Personal information
- Born: July 14, 1987 (age 38) Jackson, Mississippi
- Nationality: American
- Listed height: 6 ft 8 in (2.03 m)
- Listed weight: 215 lb (98 kg)

Career information
- High school: White Station (Memphis, Tennessee)
- College: Arizona (2005–2007); Tennessee (2007–2010);
- NBA draft: 2010: undrafted
- Playing career: 2010–present

Career history
- 2010–2011: Antalya BB
- 2012: Guaiqueríes de Margarita
- 2012–2013: Mersin BB
- 2013–2014: Turów Zgorzelec
- 2014–2015: Oostende
- 2015–2016: Cholet
- 2016: Trabzonspor
- 2016–2017: Azad University Tehran
- 2017: Orléans
- 2018: Antibes Sharks
- 2019: Astoria Bydgoszcz

Career highlights
- Polish League MVP (2014); Belgian League champion (2015); Belgian Cup winner (2015); Third-team Parade All-American (2005); Tennessee Mr. Basketball (2005);

= J. P. Prince =

American basketball player (born 1987)

John Edward "J. P." Prince (born July 14, 1987) is an American professional basketball player who recently played for Astoria Bydgoszcz. He played collegiately for the Arizona Wildcats and Tennessee Volunteers.

==Professional career==
Prince started his professional career in the 2010–11 season with Antalya Büyükşehir Belediyesi from Turkey. He averaged 15.8 points per game in the TBL.

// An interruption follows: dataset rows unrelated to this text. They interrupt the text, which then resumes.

===== src/core/tcu_pkg.sv =====
/*
 * shared constants and carrier types of the timer capture unit:
 * register offsets, field positions, reset values, mode codes.
 * assumes a 32-bit apb register bus with byte addresses on paddr.
 */
package tcu_pkg;

   // ****************************************
   // register map (byte addresses)
   // ****************************************
   localparam logic [7:0] OFF_CONTROL  = 8'h00;
   localparam logic [7:0] OFF_VAL_LOW  = 8'h04;
   localparam logic [7:0] OFF_VAL_HIGH = 8'h08;
   localparam logic [7:0] OFF_TB_CTRL  = 8'h0C;
   localparam logic [7:0] OFF_TB_LOW   = 8'h10;
   localparam logic [7:0] OFF_TB_HIGH  = 8'h14;
   localparam logic [7:0] OFF_IRQ_STAT = 8'h18;
   localparam logic [7:0] OFF_IRQ_MASK = 8'h1C;

   // ****************************************
   // fields and reset values
   // ****************************************
   localparam int MODE_LSB    = 0;
   localparam int MODE_MSB    = 3;
   localparam int TB_EN_BIT   = 0;
   localparam int TB_EXT_BIT  = 1;
   localparam int IRQ_CAP_BIT = 0;

   localparam logic [7:0]  CONTROL_RST = 8'h00;
   localparam logic [15:0] VALUE_RST   = 16'h0000;
   localparam logic [1:0]  TB_CTRL_RST = 2'h0;
   localparam logic        STAT_RST    = 1'b0;
   localparam logic        MASK_RST    = 1'b0;

   // ****************************************
   // mode codes of ccp_mode_select
   // ****************************************
   localparam logic [3:0] MODE_OFF        = 4'h0;
   localparam logic [3:0] MODE_CAP_FALL   = 4'h4;
   localparam logic [3:0] MODE_CAP_RISE   = 4'h5;
   localparam logic [3:0] MODE_CAP_RISE4  = 4'h6;
   localparam logic [3:0] MODE_CAP_RISE16 = 4'h7;

   // ****************************************
   // timing counts
   // ****************************************
   localparam int         INST_DIV      = 4;
   localparam logic [4:0] PRE_EVERY     = 5'h01;
   localparam logic [4:0] PRE_FOURTH    = 5'h04;
   localparam logic [4:0] PRE_SIXTEENTH = 5'h10;

   typedef enum logic [1:0] {EV_FALL, EV_RISE, EV_RISE4, EV_RISE16} tcu_event_t;

   typedef struct packed {
      logic       active;
      tcu_event_t ev;
   } tcu_cap_cfg_t;

   typedef struct packed {
      logic enable;
      logic ext_sel;
      logic sleep;
   } tcu_tb_cfg_t;

   function automatic logic [4:0] tcu_ev_limit(input tcu_event_t ev);
      case (ev)
         EV_RISE4:  return PRE_FOURTH;
         EV_RISE16: return PRE_SIXTEENTH;
         default:   return PRE_EVERY;
      endcase
   endfunction : tcu_ev_limit

endpackage : tcu_pkg


===== src/core/tcu_edge_prescaler.sv =====
/*
 * synchroniser, edge detector and event prescaler of the capture input.
 * assumes pin is an asynchronous level and cfg comes from flip-flops.
 */
`timescale 1ns/1ns
module tcu_edge_prescaler #(
   parameter int PRESC_W = 4
) (
   input  wire logic                  pclk,
   input  wire logic                  presetn,
   input  wire logic                  pin,
   input  wire tcu_pkg::tcu_cap_cfg_t cfg,
   output logic                       cap_pulse
);

   if (PRESC_W < 4) begin : g_chk
      $error("PRESC_W must hold a count of sixteen");
   end

   logic               sync_a;
   logic               sync_b;
   logic               prev;
   logic [PRESC_W-1:0] cnt;
   logic [PRESC_W-1:0] next_cnt;
   logic               rise;
   logic               fall;
   logic               hit;

   always_comb begin
      rise      = sync_b & ~prev;
      fall      = ~sync_b & prev;
      // compared at five bits so that a limit of sixteen is not cut to zero
      hit       = ({1'b0, cnt[3:0]} + 5'h01) == tcu_pkg::tcu_ev_limit(cfg.ev);
      next_cnt  = cnt;
      cap_pulse = 1'b0;
      if (!cfg.active) begin
         next_cnt = '0;
      end else if (cfg.ev == tcu_pkg::EV_FALL) begin
         cap_pulse = fall;
      end else if (rise) begin
         // counter survives a switch between rising modes
         if (hit) begin
            cap_pulse = 1'b1;
            next_cnt  = '0;
         end else begin
            next_cnt = cnt + PRESC_W'(1);
         end
      end
   end

   always_ff @(posedge pclk or negedge presetn) begin
      if (!presetn) begin
         sync_a <= 1'b0;
         sync_b <= 1'b0;
         prev   <= 1'b0;
         cnt    <= '0;
      end else begin
         sync_a <= pin;
         sync_b <= sync_a;
         prev   <= sync_b;
         cnt    <= next_cnt;
      end
   end

   edge_qual_a: assert property (@(posedge pclk) disable iff (!presetn)
      cap_pulse |-> (cfg.ev == tcu_pkg::EV_FALL ? fall : rise))
      else $error("capture pulse without the selected edge");

   sync_edge_a: assert property (@(posedge pclk) disable iff (!presetn)
      cap_pulse && cfg.ev != tcu_pkg::EV_FALL |-> $past(pin, 2) && !$past(pin, 3))
      else $error("rising capture not three cycles after pin rise");

   presc_clear_a: assert property (@(posedge pclk) disable iff (!presetn)
      !cfg.active |=> cnt == '0)
      else $error("prescaler not cleared while inactive");

   presc_hold_a: assert property (@(posedge pclk) disable iff (!presetn)
      cfg.active && cfg.ev != tcu_pkg::EV_FALL && !rise |=> $stable(cnt))
      else $error("prescaler moved without a rising edge");

endmodule : tcu_edge_prescaler


===== src/core/tcu_timebase.sv =====
/*
 * 16-bit capture timebase, ticked by the instruction clock (pclk/4)
 * or by rising edges of an external clock pin.
 * assumes ext_in is a slow asynchronous level.
 */
`timescale 1ns/1ns
module tcu_timebase #(
   parameter int TB_W = 16
) (
   input  wire logic                 pclk,
   input  wire logic                 presetn,
   input  wire logic                 ext_in,
   input  wire tcu_pkg::tcu_tb_cfg_t cfg,
   output logic [TB_W-1:0]           count
);

   if (TB_W != 16) begin : g_chk
      $error("TB_W must be 16, the capture pair is two bytes");
   end

   logic            ext_a;
   logic            ext_b;
   logic            ext_prev;
   logic [1:0]      div;
   logic [1:0]      next_div;
   logic [TB_W-1:0] next_count;
   logic            ext_rise;
   logic            tick;

   always_comb begin
      ext_rise   = ext_b & ~ext_prev;
      next_div   = div;
      tick       = 1'b0;
      next_count = count;
      // instruction clock stops in sleep, count is kept
      if (!cfg.ext_sel && !cfg.sleep) begin
         next_div = div + 2'h1;
         tick     = (div == 2'(tcu_pkg::INST_DIV - 1));
      end
      if (cfg.ext_sel) begin
         tick = ext_rise;
      end
      if (cfg.enable && tick) begin
         next_count = count + TB_W'(1);
      end
   end

   always_ff @(posedge pclk or negedge presetn) begin
      if (!presetn) begin
         ext_a    <= 1'b0;
         ext_b    <= 1'b0;
         ext_prev <= 1'b0;
         div      <= 2'h0;
         count    <= '0;
      end else begin
         ext_a    <= ext_in;
         ext_b    <= ext_a;
         ext_prev <= ext_b;
         div      <= next_div;
         count    <= next_count;
      end
   end

   sleep_hold_a: assert property (@(posedge pclk) disable iff (!presetn)
      cfg.sleep && !cfg.ext_sel |=> $stable(count))
      else $error("timebase moved in sleep on instruction clock");

   ext_count_a: assert property (@(posedge pclk) disable iff (!presetn)
      cfg.enable && cfg.ext_sel && ext_rise |=> count == $past(count) + TB_W'(1))
      else $error("external tick lost");

endmodule : tcu_timebase


===== src/core/tcu_capture_top.sv =====
/*
 * timer capture unit: apb register slave, capture of the timebase
 * into the value pair, sticky capture flag with mask and irq line.
 * assumes an apb3 master on pclk; pin, ext clock and sleep are levels.
 */
`timescale 1ns/1ns
module tcu_capture_top #(
   parameter int TB_W    = 16,
   parameter int PRESC_W = 4
) (
   input  wire logic        pclk,
   input  wire logic        presetn,
   input  wire logic [7:0]  paddr,
   input  wire logic        psel,
   input  wire logic        penable,
   input  wire logic        pwrite,
   input  wire logic [31:0] pwdata,
   output logic [31:0]      prdata,
   output logic             pready,
   output logic             pslverr,
   input  wire logic        capture_input_pin,
   input  wire logic        ext_clk_in,
   input  wire logic        sleep,
   output logic             irq
);

   // ****************************************
   // state
   // ****************************************
   logic [7:0]  ccp_control;
   logic [7:0]  next_ccp_control;
   logic [15:0] capture_value;
   logic [15:0] next_capture_value;
   logic [1:0]  tb_control;
   logic [1:0]  next_tb_control;
   logic        capture_irq_flag;
   logic        next_capture_irq_flag;
   logic        capture_irq_enable;
   logic        next_capture_irq_enable;
   logic        next_irq;
   logic [31:0] next_prdata;
   logic        next_pready;
   logic        next_pslverr;

   logic [TB_W-1:0]       tb_count;
   logic                  cap_pulse;
   logic                  setup;
   logic                  wr;
   logic [31:0]           rd_word;
   tcu_pkg::tcu_cap_cfg_t cap_cfg;
   tcu_pkg::tcu_tb_cfg_t  tb_cfg;

   // ****************************************
   // address decode
   // ****************************************
   function automatic logic tcu_mapped(input logic [7:0] a);
      case (a)
         tcu_pkg::OFF_CONTROL,
         tcu_pkg::OFF_VAL_LOW,
         tcu_pkg::OFF_VAL_HIGH,
         tcu_pkg::OFF_TB_CTRL,
         tcu_pkg::OFF_TB_LOW,
         tcu_pkg::OFF_TB_HIGH,
         tcu_pkg::OFF_IRQ_STAT,
         tcu_pkg::OFF_IRQ_MASK: return 1'b1;
         default:               return 1'b0;
      endcase
   endfunction : tcu_mapped

   function automatic tcu_pkg::tcu_cap_cfg_t tcu_decode(input logic [3:0] m);
      tcu_pkg::tcu_cap_cfg_t c;
      c.active = 1'b1;
      case (m)
         tcu_pkg::MODE_CAP_FALL:   c.ev = tcu_pkg::EV_FALL;
         tcu_pkg::MODE_CAP_RISE:   c.ev = tcu_pkg::EV_RISE;
         tcu_pkg::MODE_CAP_RISE4:  c.ev = tcu_pkg::EV_RISE4;
         tcu_pkg::MODE_CAP_RISE16: c.ev = tcu_pkg::EV_RISE16;
         default: begin
            // off and every non-capture code
            c.active = 1'b0;
            c.ev     = tcu_pkg::EV_FALL;
         end
      endcase
      return c;
   endfunction : tcu_decode

   // ****************************************
   // capture path
   // ****************************************
   always_comb begin
      cap_cfg        = tcu_decode(ccp_control[tcu_pkg::MODE_MSB:tcu_pkg::MODE_LSB]);
      tb_cfg.enable  = tb_control[tcu_pkg::TB_EN_BIT];
      tb_cfg.ext_sel = tb_control[tcu_pkg::TB_EXT_BIT];
      tb_cfg.sleep   = sleep;
   end

   // a switch between capture codes goes straight into the prescaler,
   // so edge history and count carry over and may fire early
   tcu_edge_prescaler #(
      .PRESC_W (PRESC_W)
   ) u_edge (
      .pclk      (pclk),
      .presetn   (presetn),
      .pin       (capture_input_pin),
      .cfg       (cap_cfg),
      .cap_pulse (cap_pulse)
   );

   // capture keeps running in sleep; only the tick source decides
   tcu_timebase #(
      .TB_W (TB_W)
   ) u_timebase (
      .pclk    (pclk),
      .presetn (presetn),
      .ext_in  (ext_clk_in),
      .cfg     (tb_cfg),
      .count   (tb_count)
   );

   // ****************************************
   // apb slave and registers
   // ****************************************
   always_comb begin
      setup = psel & ~penable;
      wr    = psel & penable & pready & pwrite & ~pslverr;

      case (paddr)
         tcu_pkg::OFF_CONTROL:  rd_word = {24'h000000, ccp_control};
         tcu_pkg::OFF_VAL_LOW:  rd_word = {24'h000000, capture_value[7:0]};
         tcu_pkg::OFF_VAL_HIGH: rd_word = {24'h000000, capture_value[15:8]};
         tcu_pkg::OFF_TB_CTRL:  rd_word = {30'h00000000, tb_control};
         tcu_pkg::OFF_TB_LOW:   rd_word = {24'h000000, tb_count[7:0]};
         tcu_pkg::OFF_TB_HIGH:  rd_word = {24'h000000, tb_count[15:8]};
         tcu_pkg::OFF_IRQ_STAT: rd_word = {31'h00000000, capture_irq_flag};
         tcu_pkg::OFF_IRQ_MASK: rd_word = {31'h00000000, capture_irq_enable};
         default:               rd_word = 32'h00000000;
      endcase

      // one wait-free access: answer registered during setup
      next_pready  = setup;
      next_pslverr = setup & ~tcu_mapped(paddr);
      next_prdata  = (setup && !pwrite) ? rd_word : 32'h00000000;

      next_ccp_control        = ccp_control;
      next_capture_value      = capture_value;
      next_tb_control         = tb_control;
      next_capture_irq_flag   = capture_irq_flag;
      next_capture_irq_enable = capture_irq_enable;

      if (wr) begin
         case (paddr)
            tcu_pkg::OFF_CONTROL:  next_ccp_control = pwdata[7:0];
            tcu_pkg::OFF_VAL_LOW:  next_capture_value[7:0] = pwdata[7:0];
            tcu_pkg::OFF_VAL_HIGH: next_capture_value[15:8] = pwdata[7:0];
            tcu_pkg::OFF_TB_CTRL:  next_tb_control = pwdata[1:0];
            tcu_pkg::OFF_IRQ_STAT: begin
               if (pwdata[tcu_pkg::IRQ_CAP_BIT]) begin
                  next_capture_irq_flag = 1'b0;
               end
            end
            tcu_pkg::OFF_IRQ_MASK: begin
               next_capture_irq_enable = pwdata[tcu_pkg::IRQ_CAP_BIT];
            end
            default: begin
            end
         endcase
      end

      // hardware capture beats a software write in the same cycle
      if (cap_pulse) begin
         next_capture_value    = tb_count;
         next_capture_irq_flag = 1'b1;
      end

      next_irq = next_capture_irq_flag & next_capture_irq_enable;
   end

   always_ff @(posedge pclk or negedge presetn) begin
      if (!presetn) begin
         ccp_control        <= tcu_pkg::CONTROL_RST;
         capture_value      <= tcu_pkg::VALUE_RST;
         tb_control         <= tcu_pkg::TB_CTRL_RST;
         capture_irq_flag   <= tcu_pkg::STAT_RST;
         capture_irq_enable <= tcu_pkg::MASK_RST;
         irq                <= 1'b0;
         prdata             <= 32'h00000000;
         pready             <= 1'b0;
         pslverr            <= 1'b0;
      end else begin
         ccp_control        <= next_ccp_control;
         capture_value      <= next_capture_value;
         tb_control         <= next_tb_control;
         capture_irq_flag   <= next_capture_irq_flag;
         capture_irq_enable <= next_capture_irq_enable;
         irq                <= next_irq;
         prdata             <= next_prdata;
         pready             <= next_pready;
         pslverr            <= next_pslverr;
      end
   end

   // ****************************************
   // checks
   // ****************************************
   capture_copy_a: assert property (@(posedge pclk) disable iff (!presetn)
      cap_pulse |=> capture_value == $past(tb_count))
      else $error("captured value differs from timebase");

   overwrite_a: assert property (@(posedge pclk) disable iff (!presetn)
      cap_pulse && capture_irq_flag |=> capture_value == $past(tb_count))
      else $error("capture over an unserviced value did not overwrite");

   flag_set_a: assert property (@(posedge pclk) disable iff (!presetn)
      cap_pulse |=> capture_irq_flag)
      else $error("capture did not set the flag");

   flag_hold_a: assert property (@(posedge pclk) disable iff (!presetn)
      capture_irq_flag && !(wr && paddr == tcu_pkg::OFF_IRQ_STAT && pwdata[0])
      |=> capture_irq_flag)
      else $error("flag dropped without a clear");

   irq_level_a: assert property (@(posedge pclk) disable iff (!presetn)
      irq == (capture_irq_flag & capture_irq_enable))
      else $error("irq differs from masked flag");

   apb_answer_a: assert property (@(posedge pclk) disable iff (!presetn)
      psel && !penable |=> pready ##1 !pready)
      else $error("access phase not answered in one cycle");

   mode_off_a: assert property (@(posedge pclk) disable iff (!presetn)
      ccp_control[3:0] == tcu_pkg::MODE_OFF |-> !cap_pulse)
      else $error("capture while the unit is off");

endmodule : tcu_capture_top


===== config.mk =====
export PLATFORM = sky130hd
export DESIGN_NAME = tcu_capture_top
export DESIGN_NICKNAME = d
export VERILOG_FILES = /design/src/core/tcu_pkg.sv /design/src/core/tcu_edge_prescaler.sv /design/src/core/tcu_timebase.sv /design/src/core/tcu_capture_top.sv
export SDC_FILE = /design/constraint.sdc
export NUM_CORES = 1
export LEC_CHECK = 0
export BUFFER_PORTS_ARGS = -buffer_cell sky130_fd_sc_hd__buf_2
export CAP_MARGIN = 25
export CORE_MARGIN = 5
export CORE_UTILIZATION = 58
export CTS_CLUSTER_DIAMETER = 40
export DETAILED_ROUTE_END_ITERATION = 7
export PLACE_DENSITY = 0.85
export SYNTH_ARGS = -nofsm -noshare
export SYNTH_HDL_FRONTEND = slang
export SYNTH_SLANG_ARGS = --single-unit
export TNS_END_PERCENT = 5

===== constraint.sdc =====
create_clock -name pclk -period 4.85 [get_ports pclk]
set_input_delay 0.7275 -clock pclk [delete_from_list [all_inputs] [get_ports pclk]]
set_output_delay 0.7275 -clock pclk [all_outputs]
set_load 0.1 [all_outputs]

Yosys cells after proc, flatten, opt, wreduce, memory -nomap -nowiden
Memories as Yosys holds them, arrays and structs flattened. Cells that the tools add are included.

Bits in registers: 91. Input port bits: 48. Output and inout port bits: 35. Logic and storage cells: 101. Memories kept: 1. ROM bits: 32.

Muxes and demuxes: 26. Reductions and logical operators: 18. Add/subtract/negate cells: 4. Eq/ne operators: 17. Bitwise logic cells: 16.

Memory list: (name not given) (words 32, width 1, rd ports 1, clocked after Yosys merged registers in 0, wr ports 0, RTL line tcu_capture_top.sv:57) `case (a)`.

Operators by type and width (number): 8-bit case mux with 8 select lines (1); 8-bit by 5-bit equality test with 1-bit output, second input constant (4); 16-bit two-way mux (2); 32-bit two-way mux (1); 16-bit by 1-bit adder with 16-bit output, second input constant (1); 4-bit by 3-bit equality test with 1-bit output, second input constant (4); 8-bit by 4-bit equality test with 1-bit output, second input constant (2); 4-bit two-way mux (4); 8-bit two-way mux (2); 1-bit two-way mux (14); 1-bit bitwise AND (10); 5-bit case mux with 2 select lines (1); 2-bit AND reduction (5); 8-bit by 3-bit equality test with 1-bit output, second input constant (1); 8-bit zero test (1); 2-bit equality test, second input constant (3); 1-bit NOT (6); 2-bit case mux with 3 select lines (1); 2-bit nonzero test (3); 4-bit by 1-bit adder with 5-bit output, second input constant (1); 5-bit equality test (1); 4-bit by 1-bit adder with 4-bit output, second input constant (1); 2-bit != test, second input constant (2); 4-bit OR reduction (1); other kinds (5) (9).

Depth between registers and ports, before layout
Word-level depth: 11. Depth in mapped cells: 8. Gate-level depth less buffers: 6.

Hierarchy
Synthesis repeated with hierarchy kept, for this count alone.

Cell total of the unflattened synthesis: 299. Area, all modules: 3567.2 sq um.

Modules (own cells, without submodules): tcu_capture_top (seq. area each 975.9 sq um, area each 2252.2 sq um, cells an instance 192, instances 1); tcu_timebase (seq. area each 525.5 sq um, area each 917.1 sq um, cells an instance 73, instances 1); tcu_edge_prescaler (seq. area each 175.2 sq um, area each 397.9 sq um, cells an instance 34, instances 1).

Worst setup path before layout
Ideal clock, no wire load.

Kind: register to register. Start: register pready. End: register capture_value[7]. Data arrival time: 2.278 ns. Path slack: 2.448 ns. Path buffers: 0. Setup time: 0.125 ns. Required time: 4.725 ns. Clock period less this slack: 2.402 ns. Cell stages (with the launch flop): 6. Path through: dfrtp_1 nand4_1 nor2_1 nand4_1 mux2_2 mux2_2.

Cells in the longest elaborated chain, start to end: 5.

Ends and longest elaborated chain: start, declared (RTL line tcu_capture_top.sv:19) `output logic pready,`; start signal, assigned (RTL line tcu_capture_top.sv:197) `pready <= next_pready;`; 1-bit bitwise AND (3 in series) (RTL line tcu_capture_top.sv:125) `wr = psel & penable & pready & pwrite & ~pslverr;`; 2-bit nonzero test (no line); 2-bit AND reduction (no line); end signal, assigned (RTL line tcu_capture_top.sv:181) `capture_value <= tcu_pkg::VALUE_RST;`; end signal, assigned (RTL line tcu_capture_top.sv:191) `capture_value <= next_capture_value;`; end, declared (RTL line tcu_capture_top.sv:32) `logic [15:0] capture_value;`.

Every way passes these cells. A chain may end at the register's enable or synchronous reset.

Worst setup path in the final report
Start: input paddr[2]. End: register capture_value[5].

Cells in the longest elaborated chain, start to end: 3.

Ends and longest elaborated chain: start, declared (RTL line tcu_capture_top.sv:13) `input wire logic [7:0] paddr,`; 8-bit by 3-bit equality test with 1-bit output (RTL line tcu_capture_top.sv:151) `case (paddr)`; 2-bit nonzero test (no line); 2-bit AND reduction (no line).

Every way passes these cells.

In November 2011, Prince signed with the Chinese team Dongguan NewCentury Leopards from the CBA.

In March 2012, he was signed by Guaiqueríes de Margarita, a team based in La Asunción, Venezuela.

For the 2012–13 season Prince returned to Turkey when he signed with Mersin BB. He led the league in steals that season.

On October 10, 2014, he signed a contract with Polish team PGE Turów Zgorzelec. Prince averaged 16.4 points along with 5.6 rebounds per game for Turow. After the regular season he won the Polish League MVP award.

On July 17, 2014, he signed a one-year deal with Telenet Oostende.

On November 18, 2015, he signed with Cholet Basket of the French LNB Pro A. On March 9, 2016, he left Cholet and signed with Trabzonspor for the rest of the season.

On October 19, 2016, he signed with Azad University Tehran.

On March 4, 2017, Prince signed with Orléans Loiret Basket for the rest of the 2016–17 Pro A season.

On January 8, 2018, Prince signed a short-term deal with French club Antibes Sharks. On February 13, 2018, he parted ways with Antibes after appearing in five games.

On July 12, 2019, Prince signed a short-term deal with Polish club Astoria Bydgoszcz. On September 5, 2019, the club terminated the contract after Prince appearing in 2 test games.

==Personal life==
Prince is the cousin of NBA player Tayshaun Prince.